## What is needed
What lines below contain the string "cupEv"? List them all.

## Study material
*** Begin section ***
**src/include/rtc_pkg.sv**
```systemverilog
// Register map, field positions and BCD limits shared by the RTC files
package rtc_pkg;

	// Register byte offsets, one aligned word each
	localparam logic [7:0] A_SUBSEC = 8'h00;
	localparam logic [7:0] A_SEC    = 8'h04;
	localparam logic [7:0] A_MIN    = 8'h08;
	localparam logic [7:0] A_HOUR   = 8'h0C;
	localparam logic [7:0] A_WDAY   = 8'h10;
	localparam logic [7:0] A_DATE   = 8'h14;
	localparam logic [7:0] A_MON    = 8'h18;
	localparam logic [7:0] A_YEAR   = 8'h1C;
	localparam logic [7:0] A_SECAL  = 8'h20;
	localparam logic [7:0] A_MINAL  = 8'h24;
	localparam logic [7:0] A_HOURAL = 8'h28;
	localparam logic [7:0] A_WDAYAL = 8'h2C;
	localparam logic [7:0] A_DATEAL = 8'h30;
	localparam logic [7:0] A_MONAL  = 8'h34;
	localparam logic [7:0] A_YEARAL = 8'h38;
	localparam logic [7:0] A_CTL1   = 8'h70;
	localparam logic [7:0] A_CTL2   = 8'h74;
	localparam logic [7:0] A_CAPCTL = 8'h78;
	localparam logic [7:0] A_ADJ    = 8'h7C;
	localparam logic [7:0] A_FREQ   = 8'h80;
	localparam logic [7:0] A_SRC    = 8'h84;
	localparam logic [7:0] A_STAT   = 8'h88;
	localparam logic [7:0] A_CLR    = 8'h8C;
	localparam logic [7:0] A_IRQEN  = 8'h90;

	// Groups of four byte registers (lane in address bits 3:2)
	localparam logic [3:0] G_BIN   = 4'h4;
	localparam logic [3:0] G_BINAL = 4'h5;
	localparam logic [3:0] G_BINEN = 4'h6;
	// Capture words at A0 upward: bits 4:3 channel, bit 2 upper byte
	localparam logic [2:0] G_CAP   = 3'h5;

	// Control one fields
	localparam int C1_AIE = 0;
	localparam int C1_PIE = 2;
	localparam int C1_COS = 3;
	localparam int C1_PES = 4;
	// Control two fields
	localparam int C2_START = 0;
	localparam int C2_HALF_MINUTE_ADJUST = 2;
	localparam int C2_COE   = 3;
	localparam int C2_AUTO_CORRECT_ENABLE = 4;
	localparam int C2_AUTO_CORRECT_PERIOD = 5;
	localparam int C2_HOUR_FORMAT_SELECT  = 6;
	localparam int C2_COUNT_MODE_SELECT = 7;
	// Hour afternoon flag, alarm field enables, adjust fields
	localparam int HR_PM    = 6;
	localparam int AL_EN    = 7;
	localparam int YAL_EN   = 15;
	localparam int ADJ_SLOW = 7;
	localparam int ADJ_AMT  = 6;
	// Status bits
	localparam int ST_W   = 3;
	localparam int ST_ALM = 0;
	localparam int ST_PRD = 1;
	localparam int ST_CUP = 2;

	// BCD limits and masks
	localparam logic [7:0] BCD_ZERO = 8'h00;
	localparam logic [7:0] BCD_ONE  = 8'h01;
	localparam logic [3:0] BCD_NINE = 4'h9;
	localparam logic [7:0] SEC_MAX  = 8'h59;
	localparam logic [7:0] HALF_MIN = 8'h30;
	localparam logic [7:0] HOUR_FORMAT_SELECT_MAX = 8'h23;
	localparam logic [7:0] HR12_MAX = 8'h12;
	localparam logic [7:0] HR12_PRE = 8'h11;
	localparam logic [7:0] WDAY_MAX = 8'h06;
	localparam logic [7:0] MON_MAX  = 8'h12;
	localparam logic [7:0] YEAR_MAX = 8'h99;
	localparam logic [7:0] M_FEB    = 8'h02;
	localparam logic [7:0] M_APR    = 8'h04;
	localparam logic [7:0] M_JUN    = 8'h06;
	localparam logic [7:0] M_SEP    = 8'h09;
	localparam logic [7:0] M_NOV    = 8'h11;
	localparam logic [7:0] D_28     = 8'h28;
	localparam logic [7:0] D_29     = 8'h29;
	localparam logic [7:0] D_30     = 8'h30;
	localparam logic [7:0] D_31     = 8'h31;
	localparam logic [7:0] MSK_SEC  = 8'h7F;
	localparam logic [7:0] MSK_WDAY = 8'h07;
	localparam logic [7:0] MSK_DATE = 8'h3F;
	localparam logic [7:0] MSK_MON  = 8'h1F;

	// Periodic select codes, correction spans, bus size
	localparam logic [3:0] PES_FIRST = 4'h6;
	localparam logic [3:0] PES_2S    = 4'hF;
	localparam logic [5:0] CORR_MIN  = 6'h3B;
	localparam logic [5:0] CORR_10S  = 6'h09;
	localparam logic [2:0] HSIZE_WORD = 3'h2;
	localparam int SUB_DIV_DEF = 128;
	localparam int CAP_W = 40;

endpackage: rtc_pkg

```
**src/include/rtc_tick_if.sv**
```systemverilog
// Prescaler handshake between the RTC core and its tick generator
interface rtc_tick_if;
	logic       run;
	logic       clear;
	logic       corrStart;
	logic [7:0] adjust;
	logic [7:0] divisor;
	logic       srcSel;
	logic       step;
	logic       secCarry;
	logic [7:0] phase;
	modport pre (input run, clear, corrStart, adjust, divisor, srcSel,
		output step, secCarry, phase);
	modport core (output run, clear, corrStart, adjust, divisor, srcSel,
		input step, secCarry, phase);
endinterface: rtc_tick_if

```
**src/rtl/calendar_binary_rtc.sv**
```systemverilog
// Calendar and binary real-time clock with an AHB-Lite register slave
// Contract
// RULE1 - Control two bit 7 picks calendar or binary
// RULE2 - Calendar counts year to second in BCD
// RULE3 - 12/24 hour select; afternoon flag at bit 6
// RULE4 - Half-minute adjust zeroes seconds, rounds up minutes
// RULE5 - February rollover honours leap years
// RULE6 - Binary mode counts seconds in 32 bits
// RULE7 - Start bit runs and halts counting
// RULE8 - Sub-second counter shows 64 Hz to 1 Hz
// RULE9 - Auto error correction, enable and period bits
// RULE10 - Clock pin 1 Hz or 64 Hz, gated
// RULE11 - Calendar alarm on all enabled fields matching
// RULE12 - Binary alarm compares enabled bits only
// RULE13 - Periodic interrupt, 2 s to 1/256 s
// RULE14 - Carry interrupt, also on read collision
// RULE15 - Alarm or periodic raises wake-up request
// RULE16 - Event edges capture time or counter
// RULE17 - Count source sub-clock or main clock
// RULE18 - Software stops counting before writing time
//
// Chosen here: the AHB-Lite slave port and the placing of the registers.
module calendar_binary_rtc
	import rtc_pkg::*;
#(
	parameter int CAP_CH  = 3,
	parameter int SUB_DIV = SUB_DIV_DEF
)
(
	// Clock and reset
	input  wire logic        clk,
	input  wire logic        arst_n,
	// AHB-Lite slave
	input  wire logic        hsel,
	input  wire logic [31:0] haddr,
	input  wire logic [1:0]  htrans,
	input  wire logic        hwrite,
	input  wire logic [2:0]  hsize,
	input  wire logic [31:0] hwdata,
	input  wire logic        hready,
	output logic             hreadyout,
	output logic             hresp,
	output logic [31:0]      hrdata,
	// Oscillator pulses and capture events
	input  wire logic        subClockIn,
	input  wire logic        mainClockIn,
	input  wire logic [CAP_CH-1:0] captureIn,
	// Outputs
	output logic             clockOutPin,
	output logic             irq,
	output logic             wakeRequest,
	output logic             periodicEvent
);
	initial
	begin
		if (CAP_CH < 1 || CAP_CH > 3)
			$error("CAP_CH must be 1 to 3");
	end

	typedef struct packed {
		logic [7:0]          ctl1;
		logic [7:0]          ctl2;
		logic [2*CAP_CH-1:0] capCtl;
		logic [7:0]          adjust;
		logic [7:0]          freq;
		logic                srcSel;
		logic [7:0]          sec;
		logic [7:0]          min;
		logic [7:0]          hour;
		logic [7:0]          wday;
		logic [7:0]          date;
		logic [7:0]          mon;
		logic [15:0]         year;
		logic [7:0]          secAl;
		logic [7:0]          minAl;
		logic [7:0]          hourAl;
		logic [7:0]          wdayAl;
		logic [7:0]          dateAl;
		logic [7:0]          monAl;
		logic [15:0]         yearAl;
		logic [31:0]         bin;
		logic [31:0]         binAl;
		logic [31:0]         binEn;
		logic [ST_W-1:0]     status;
		logic [ST_W-1:0]     irqEn;
		logic                matchPrev;
		logic                twoSec;
		logic [5:0]          corrSecs;
		logic                clkOut;
		logic                perPulse;
		logic                wake;
		logic                irq;
		logic                dWrite;
		logic [7:0]          dAddr;
		logic [31:0]         rdata;
	} rtcState_t;

	rtcState_t st_r;
	rtcState_t st_nxt;
	logic [CAP_CH*CAP_W-1:0] capFlat;
	logic [CAP_W-1:0]        snapshot;

	rtc_tick_if tk ();

	// BCD step with wrap from top to bottom; bit 8 is the wrap
	function automatic logic [8:0] bcdInc(input logic [7:0] v,
		input logic [7:0] top, input logic [7:0] bottom);
		if (v >= top)
			bcdInc = {1'b1, bottom};
		else if (v[3:0] == BCD_NINE)
			bcdInc = {1'b0, v[7:4] + 4'h1, 4'h0};
		else
			bcdInc = {1'b0, v[7:4], v[3:0] + 4'h1};
	endfunction: bcdInc

	// Last date of a month; two-digit BCD year divisible by four
	function automatic logic [7:0] lastDate(input logic [7:0] m,
		input logic [7:0] y);
		logic leap;
		leap = y[4] ? (y[3:0] == 4'h2 || y[3:0] == 4'h6)
			: (y[3:0] == 4'h0 || y[3:0] == 4'h4 || y[3:0] == 4'h8);
		if (m == M_FEB)
			lastDate = leap ? D_29 : D_28; // see RULE5
		else if (m == M_APR || m == M_JUN || m == M_SEP || m == M_NOV)
			lastDate = D_30;
		else
			lastDate = D_31;
	endfunction: lastDate

	// Alarm field check, ignored unless its enable bit is set
	function automatic logic fieldHit(input logic [7:0] al,
		input logic [7:0] cnt, input logic [7:0] msk);
		fieldHit = !al[AL_EN] || (((al ^ cnt) & msk) == 8'h00);
	endfunction: fieldHit

	// Periodic hit: carry out of phase bit k-1 is a 2^k/256 s period
	function automatic logic periodHit(input logic [3:0] p,
		input logic [7:0] ph, input logic stp, input logic sc,
		input logic two);
		logic [3:0] k;
		logic [7:0] lowMask;
		k = p - PES_FIRST;
		lowMask = 8'((9'h001 << k) - 9'h001);
		if (p == PES_2S)
			periodHit = sc & two;
		else if (p >= PES_FIRST)
			periodHit = stp & (&(ph | ~lowMask));
		else
			periodHit = 1'b0;
	endfunction: periodHit

	rtc_prescaler #(
		.SUB_DIV     (SUB_DIV)
	) u_prescaler (
		.clk         (clk),
		.arst_n      (arst_n),
		.subClockIn  (subClockIn),
		.mainClockIn (mainClockIn),
		.tk          (tk)
	);

	// Calendar mode latches the date fields, binary mode the counter
	assign snapshot = st_r.ctl2[C2_COUNT_MODE_SELECT]
		? {8'h00, st_r.bin}
		: {st_r.mon, st_r.date, st_r.hour, st_r.min, st_r.sec};

	rtc_capture #(
		.CH       (CAP_CH),
		.W        (CAP_W)
	) u_capture (
		.clk      (clk),
		.arst_n   (arst_n),
		.eventIn  (captureIn),
		.edgeSel  (st_r.capCtl),
		.snapshot (snapshot),
		.capData  (capFlat)
	);

	// Main next-state logic
	always_comb
	begin
		logic        calMode;
		logic        wr;
		logic [31:0] wd;
		logic        adjReq;
		logic        cMin;
		logic        cHour;
		logic        cDay;
		logic        cMon;
		logic        cYr;
		logic [8:0]  inc;
		logic        calHit;
		logic        anyEn;
		logic        match;
		logic        almEv;
		logic        prdEv;
		logic        cupEv;
		logic        accept;
		logic        rdReq;
		logic [31:0] rd;
		logic [5:0]  corrLim;
		int          ch;
		st_nxt = st_r;
		calMode = !st_r.ctl2[C2_COUNT_MODE_SELECT]; // see RULE1
		wr = st_r.dWrite;
		wd = hwdata;
		adjReq = wr && st_r.dAddr == A_CTL2 && wd[C2_HALF_MINUTE_ADJUST] && calMode;
		cMin = 1'b0;
		cHour = 1'b0;
		cDay = 1'b0;
		cMon = 1'b0;
		cYr = 1'b0;
		inc = '0;

		// Prescaler control; stopping freezes the phase as well
		tk.run = st_r.ctl2[C2_START]; // see RULE7
		tk.clear = adjReq;
		tk.adjust = st_r.adjust;
		tk.divisor = st_r.freq;
		tk.srcSel = st_r.srcSel; // see RULE17
		corrLim = st_r.ctl2[C2_AUTO_CORRECT_PERIOD] ? CORR_10S : CORR_MIN;
		tk.corrStart = st_r.ctl2[C2_AUTO_CORRECT_ENABLE] && tk.secCarry
			&& st_r.corrSecs == corrLim; // see RULE9
		if (tk.secCarry)
		begin
			st_nxt.twoSec = !st_r.twoSec;
			st_nxt.corrSecs = (st_r.corrSecs == corrLim)
				? 6'h00 : st_r.corrSecs + 6'h01;
		end

		// Binary seconds count
		if (tk.secCarry && !calMode)
			st_nxt.bin = st_r.bin + 32'h0000_0001; // see RULE6

		// Calendar cascade, one carry per field
		if (tk.secCarry && calMode)
			{cMin, st_nxt.sec} = bcdInc(st_r.sec, SEC_MAX, BCD_ZERO);
		if (adjReq)
		begin
			st_nxt.sec = BCD_ZERO; // see RULE4
			cMin = (st_r.sec >= HALF_MIN); // see RULE4
		end
		if (cMin)
			{cHour, st_nxt.min} = bcdInc(st_r.min, SEC_MAX, BCD_ZERO);
		if (cHour)
		begin
			if (st_r.ctl2[C2_HOUR_FORMAT_SELECT])
				{cDay, st_nxt.hour} = bcdInc({2'b00, st_r.hour[5:0]},
					HOUR_FORMAT_SELECT_MAX, BCD_ZERO); // see RULE3
			else if (st_r.hour[4:0] == HR12_PRE[4:0])
			begin
				// 11 to 12 flips the half day; 11 PM ends the day
				st_nxt.hour = {1'b0, !st_r.hour[HR_PM], HR12_MAX[5:0]};
				cDay = st_r.hour[HR_PM]; // see RULE3
			end
			else
			begin
				inc = bcdInc({3'b000, st_r.hour[4:0]}, HR12_MAX, BCD_ONE);
				st_nxt.hour = {1'b0, st_r.hour[HR_PM], inc[5:0]};
			end
		end
		if (cDay)
		begin
			inc = bcdInc(st_r.wday, WDAY_MAX, BCD_ZERO);
			st_nxt.wday = inc[7:0];
			{cMon, st_nxt.date} = bcdInc(st_r.date,
				lastDate(st_r.mon, st_r.year[7:0]), BCD_ONE); // see RULE2
		end
		if (cMon)
			{cYr, st_nxt.mon} = bcdInc(st_r.mon, MON_MAX, BCD_ONE);
		if (cYr)
		begin
			inc = bcdInc(st_r.year[7:0], YEAR_MAX, BCD_ZERO);
			st_nxt.year[7:0] = inc[7:0];
		end

		// Bus writes win over counting; software halts counting first
		if (wr) // see RULE18
		begin
			case (st_r.dAddr)
				A_SEC:    st_nxt.sec = wd[7:0];
				A_MIN:    st_nxt.min = wd[7:0];
				A_HOUR:   st_nxt.hour = wd[7:0];
				A_WDAY:   st_nxt.wday = wd[7:0];
				A_DATE:   st_nxt.date = wd[7:0];
				A_MON:    st_nxt.mon = wd[7:0];
				A_YEAR:   st_nxt.year = wd[15:0];
				A_SECAL:  st_nxt.secAl = wd[7:0];
				A_MINAL:  st_nxt.minAl = wd[7:0];
				A_HOURAL: st_nxt.hourAl = wd[7:0];
				A_WDAYAL: st_nxt.wdayAl = wd[7:0];
				A_DATEAL: st_nxt.dateAl = wd[7:0];
				A_MONAL:  st_nxt.monAl = wd[7:0];
				A_YEARAL: st_nxt.yearAl = wd[15:0];
				A_CTL1:   st_nxt.ctl1 = wd[7:0];
				A_CTL2:   st_nxt.ctl2 = wd[7:0] & ~(8'h01 << C2_HALF_MINUTE_ADJUST);
				A_CAPCTL: st_nxt.capCtl = wd[2*CAP_CH-1:0];
				A_ADJ:    st_nxt.adjust = wd[7:0];
				A_FREQ:   st_nxt.freq = wd[7:0];
				A_SRC:    st_nxt.srcSel = wd[0];
				A_IRQEN:  st_nxt.irqEn = wd[ST_W-1:0];
				default:
				begin
					// Byte-wide binary groups, lane from address
					if (st_r.dAddr[7:4] == G_BIN)
						st_nxt.bin[8*st_r.dAddr[3:2] +: 8] = wd[7:0];
					else if (st_r.dAddr[7:4] == G_BINAL)
						st_nxt.binAl[8*st_r.dAddr[3:2] +: 8] = wd[7:0];
					else if (st_r.dAddr[7:4] == G_BINEN)
						st_nxt.binEn[8*st_r.dAddr[3:2] +: 8] = wd[7:0];
				end
			endcase
		end

		// Alarm match, acted on at its rising edge only
		calHit = fieldHit(st_r.secAl, st_r.sec, MSK_SEC)
			& fieldHit(st_r.minAl, st_r.min, MSK_SEC)
			& fieldHit(st_r.hourAl, st_r.hour, MSK_SEC)
			& fieldHit(st_r.wdayAl, st_r.wday, MSK_WDAY)
			& fieldHit(st_r.dateAl, st_r.date, MSK_DATE)
			& fieldHit(st_r.monAl, st_r.mon, MSK_MON)
			& (!st_r.yearAl[YAL_EN]
			|| st_r.yearAl[7:0] == st_r.year[7:0]); // see RULE11
		anyEn = st_r.secAl[AL_EN] | st_r.minAl[AL_EN] | st_r.hourAl[AL_EN]
			| st_r.wdayAl[AL_EN] | st_r.dateAl[AL_EN] | st_r.monAl[AL_EN]
			| st_r.yearAl[YAL_EN];
		match = calMode ? (calHit & anyEn)
			: (st_r.binEn != 32'h0
			&& ((st_r.bin ^ st_r.binAl) & st_r.binEn) == 32'h0); // see RULE12
		st_nxt.matchPrev = match;
		almEv = match & !st_r.matchPrev;

		// Periodic tick from the prescaler phase
		prdEv = periodHit(st_r.ctl1[C1_PES +: 4], tk.phase, tk.step,
			tk.secCarry, st_r.twoSec); // see RULE13
		st_nxt.perPulse = prdEv;

		// AHB address phase: whole-word transfers only, single or burst beats
		accept = hsel & htrans[1] & hready & (hsize == HSIZE_WORD);
		st_nxt.dWrite = accept & hwrite;
		st_nxt.dAddr = {haddr[7:2], 2'b00};
		rdReq = accept & !hwrite;

		// Seconds carry, or the 64 Hz digits moving under a read
		cupEv = tk.secCarry | (rdReq && haddr[7:0] == A_SUBSEC
			&& tk.step && tk.phase[0]); // see RULE14

		// Sticky status: a new event beats a same-cycle clear
		if (wr && st_r.dAddr == A_CLR)
			st_nxt.status = st_r.status & ~wd[ST_W-1:0];
		st_nxt.status[ST_ALM] = st_nxt.status[ST_ALM] | almEv;
		st_nxt.status[ST_PRD] = st_nxt.status[ST_PRD] | prdEv;
		st_nxt.status[ST_CUP] = st_nxt.status[ST_CUP] | cupEv;
		st_nxt.irq = |(st_nxt.status & st_nxt.irqEn);
		st_nxt.wake = (st_nxt.status[ST_ALM] & st_nxt.ctl1[C1_AIE])
			| (st_nxt.status[ST_PRD] & st_nxt.ctl1[C1_PIE]); // see RULE15

		// Clock output: phase bit 1 is 64 Hz, bit 7 is 1 Hz
		st_nxt.clkOut = st_r.ctl2[C2_COE]
			& (st_r.ctl1[C1_COS] ? tk.phase[1] : tk.phase[7]); // see RULE10

		// Read mux looks at the updated copy, so a write shows at once
		rd = 32'h0;
		ch = int'(haddr[4:3]);
		case (haddr[7:0])
			A_SUBSEC: rd = {25'h0, tk.phase[7:1]}; // see RULE8
			A_SEC:    rd = {24'h0, st_nxt.sec};
			A_MIN:    rd = {24'h0, st_nxt.min};
			A_HOUR:   rd = {24'h0, st_nxt.hour};
			A_WDAY:   rd = {24'h0, st_nxt.wday};
			A_DATE:   rd = {24'h0, st_nxt.date};
			A_MON:    rd = {24'h0, st_nxt.mon};
			A_YEAR:   rd = {16'h0, st_nxt.year};
			A_SECAL:  rd = {24'h0, st_nxt.secAl};
			A_MINAL:  rd = {24'h0, st_nxt.minAl};
			A_HOURAL: rd = {24'h0, st_nxt.hourAl};
			A_WDAYAL: rd = {24'h0, st_nxt.wdayAl};
			A_DATEAL: rd = {24'h0, st_nxt.dateAl};
			A_MONAL:  rd = {24'h0, st_nxt.monAl};
			A_YEARAL: rd = {16'h0, st_nxt.yearAl};
			A_CTL1:   rd = {24'h0, st_nxt.ctl1};
			A_CTL2:   rd = {24'h0, st_nxt.ctl2};
			A_CAPCTL: rd = 32'(st_nxt.capCtl);
			A_ADJ:    rd = {24'h0, st_nxt.adjust};
			A_FREQ:   rd = {24'h0, st_nxt.freq};
			A_SRC:    rd = {31'h0, st_nxt.srcSel};
			A_STAT:   rd = 32'(st_nxt.status);
			A_IRQEN:  rd = 32'(st_nxt.irqEn);
			default:
			begin
				if (haddr[7:4] == G_BIN)
					rd = {24'h0, st_nxt.bin[8*haddr[3:2] +: 8]};
				else if (haddr[7:4] == G_BINAL)
					rd = {24'h0, st_nxt.binAl[8*haddr[3:2] +: 8]};
				else if (haddr[7:4] == G_BINEN)
					rd = {24'h0, st_nxt.binEn[8*haddr[3:2] +: 8]};
				else if (haddr[7:5] == G_CAP && ch < CAP_CH)
					rd = haddr[2]
						? {24'h0, capFlat[ch*CAP_W+32 +: 8]}
						: capFlat[ch*CAP_W +: 32];
			end
		endcase
		if (rdReq)
			st_nxt.rdata = rd;
	end

	// State register
	always_ff @(posedge clk or negedge arst_n)
	begin
		if (!arst_n)
			st_r <= '0;
		else
			st_r <= st_nxt;
	end

	// Zero-wait slave, always OKAY
	assign hreadyout = 1'b1;
	assign hresp = 1'b0;
	assign hrdata = st_r.rdata;
	assign clockOutPin = st_r.clkOut;
	assign irq = st_r.irq;
	assign wakeRequest = st_r.wake;
	assign periodicEvent = st_r.perPulse;
endmodule: calendar_binary_rtc

```
**src/rtl/rtc_prescaler.sv**
```systemverilog
// 256 Hz prescaler with source select and tick-level error correction
module rtc_prescaler
	import rtc_pkg::*;
#(
	parameter int SUB_DIV = SUB_DIV_DEF
)
(
	// Clock and reset
	input  wire logic clk,
	input  wire logic arst_n,
	// Oscillator pulses
	input  wire logic subClockIn,
	input  wire logic mainClockIn,
	// Core side
	rtc_tick_if.pre   tk
);
	initial
	begin
		if (SUB_DIV < 2 || SUB_DIV > 256)
			$error("SUB_DIV out of range");
	end

	localparam logic [7:0] SUB_LIMIT = 8'(SUB_DIV - 1);

	typedef struct packed {
		logic [7:0]         div;
		logic [7:0]         phase;
		logic [ADJ_AMT-1:0] owed;
		logic               slow;
	} preState_t;

	preState_t st_r;
	preState_t st_nxt;
	logic      srcTick;
	logic      owedNz;

	// Divide the chosen oscillator, then skip or insert corrective ticks
	always_comb
	begin
		st_nxt = st_r;
		srcTick = 1'b0;
		if (tk.srcSel ? mainClockIn : subClockIn) // see RULE17
		begin
			if (st_r.div >= (tk.srcSel ? tk.divisor : SUB_LIMIT))
			begin
				st_nxt.div = 8'h00;
				srcTick = 1'b1;
			end
			else
				st_nxt.div = st_r.div + 8'h01;
		end
		owedNz = (st_r.owed != '0);
		// Slow: swallow source ticks; fast: add ticks between them
		tk.step = tk.run & (srcTick ? !(owedNz & st_r.slow)
			: (owedNz & !st_r.slow)); // see RULE9
		if (tk.run & owedNz & (st_r.slow ? srcTick : !srcTick))
			st_nxt.owed = st_r.owed - 1'b1;
		if (tk.corrStart)
		begin
			st_nxt.owed = tk.adjust[ADJ_AMT-1:0];
			st_nxt.slow = tk.adjust[ADJ_SLOW];
		end
		if (tk.step)
			st_nxt.phase = st_r.phase + 8'h01;
		tk.secCarry = tk.step & (&st_r.phase) & !tk.clear;
		if (tk.clear)
		begin
			st_nxt.phase = 8'h00;
			st_nxt.div = 8'h00;
		end
	end

	assign tk.phase = st_r.phase;

	// State register
	always_ff @(posedge clk or negedge arst_n)
	begin
		if (!arst_n)
			st_r <= '0;
		else
			st_r <= st_nxt;
	end
endmodule: rtc_prescaler

```
**src/rtl/rtc_capture.sv**
```systemverilog
// Edge-triggered time capture for a set of event inputs
module rtc_capture
	import rtc_pkg::*;
#(
	parameter int CH = 3,
	parameter int W  = CAP_W
)
(
	// Clock and reset
	input  wire logic            clk,
	input  wire logic            arst_n,
	// Events and per-channel edge select (01 rise, 10 fall, 11 both)
	input  wire logic [CH-1:0]   eventIn,
	input  wire logic [2*CH-1:0] edgeSel,
	// Value to latch and the latched words
	input  wire logic [W-1:0]    snapshot,
	output logic [CH*W-1:0]      capData
);
	initial
	begin
		if (CH < 1 || W < 1)
			$error("capture shape out of range");
	end

	typedef struct packed {
		logic [CH-1:0]        prev;
		logic [CH-1:0][W-1:0] cap;
	} capState_t;

	capState_t st_r;
	capState_t st_nxt;

	// Latch the snapshot on the selected edge of each input
	always_comb
	begin
		st_nxt = st_r;
		st_nxt.prev = eventIn;
		for (int i = 0; i < CH; i++)
		begin
			if ((edgeSel[2*i] & eventIn[i] & !st_r.prev[i])
				| (edgeSel[2*i+1] & !eventIn[i] & st_r.prev[i]))
				st_nxt.cap[i] = snapshot; // see RULE16
		end
	end

	assign capData = st_r.cap;

	// State register
	always_ff @(posedge clk or negedge arst_n)
	begin
		if (!arst_n)
			st_r <= '0;
		else
			st_r <= st_nxt;
	end
endmodule: rtc_capture

```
*** End section ***
## Response
		logic        cupEv;
		cupEv = tk.secCarry | (rdReq && haddr[7:0] == A_SUBSEC
		st_nxt.status[ST_CUP] = st_nxt.status[ST_CUP] | cupEv;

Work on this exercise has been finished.